Stored items:
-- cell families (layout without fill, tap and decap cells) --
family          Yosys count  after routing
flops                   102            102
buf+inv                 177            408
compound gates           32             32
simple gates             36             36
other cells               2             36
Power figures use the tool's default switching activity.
==> config.mk <==
export PLATFORM = sky130hd
export DESIGN_NAME = axi_master_ctrl
export DESIGN_NICKNAME = d
export VERILOG_FILES = /design/src/hw/axi_pkg.sv /design/src/hw/cpu_bus_pkg.sv /design/src/hw/axi_master_ctrl.sv
export SDC_FILE = /design/constraint.sdc
export NUM_CORES = 1
export LEC_CHECK = 0
export BUFFER_PORTS_ARGS = -buffer_cell sky130_fd_sc_hd__buf_2
export CORE_AREA = 2 2 39 41
export CTS_BUF_LIST = sky130_fd_sc_hd__clkbuf_4 sky130_fd_sc_hd__clkbuf_8
export CTS_CLUSTER_DIAMETER = 40
export DETAILED_ROUTE_END_ITERATION = 16
export DIE_AREA = 0 0 41 43
export PLACE_DENSITY = 0.56
export SLEW_MARGIN = 20
export SYNTH_ARGS = -nofsm -noshare
export SYNTH_HDL_FRONTEND = slang
export SYNTH_SLANG_ARGS = --single-unit
==> constraint.sdc <==
create_clock -name clk -period 1.7 [get_ports clk]
set_clock_uncertainty 0.05 [all_clocks]
set_input_delay 0.17 -clock clk [delete_from_list [all_inputs] [get_ports clk]]
set_output_delay 0.17 -clock clk [all_outputs]
set_load 0.03 [all_outputs]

TASK TO CARRY OUT | Would you copy out every line in the records that includes the string "cells"?

SOLUTION FOR THIS TASK |
-- cell families (layout without fill, tap and decap cells) --
other cells               2             36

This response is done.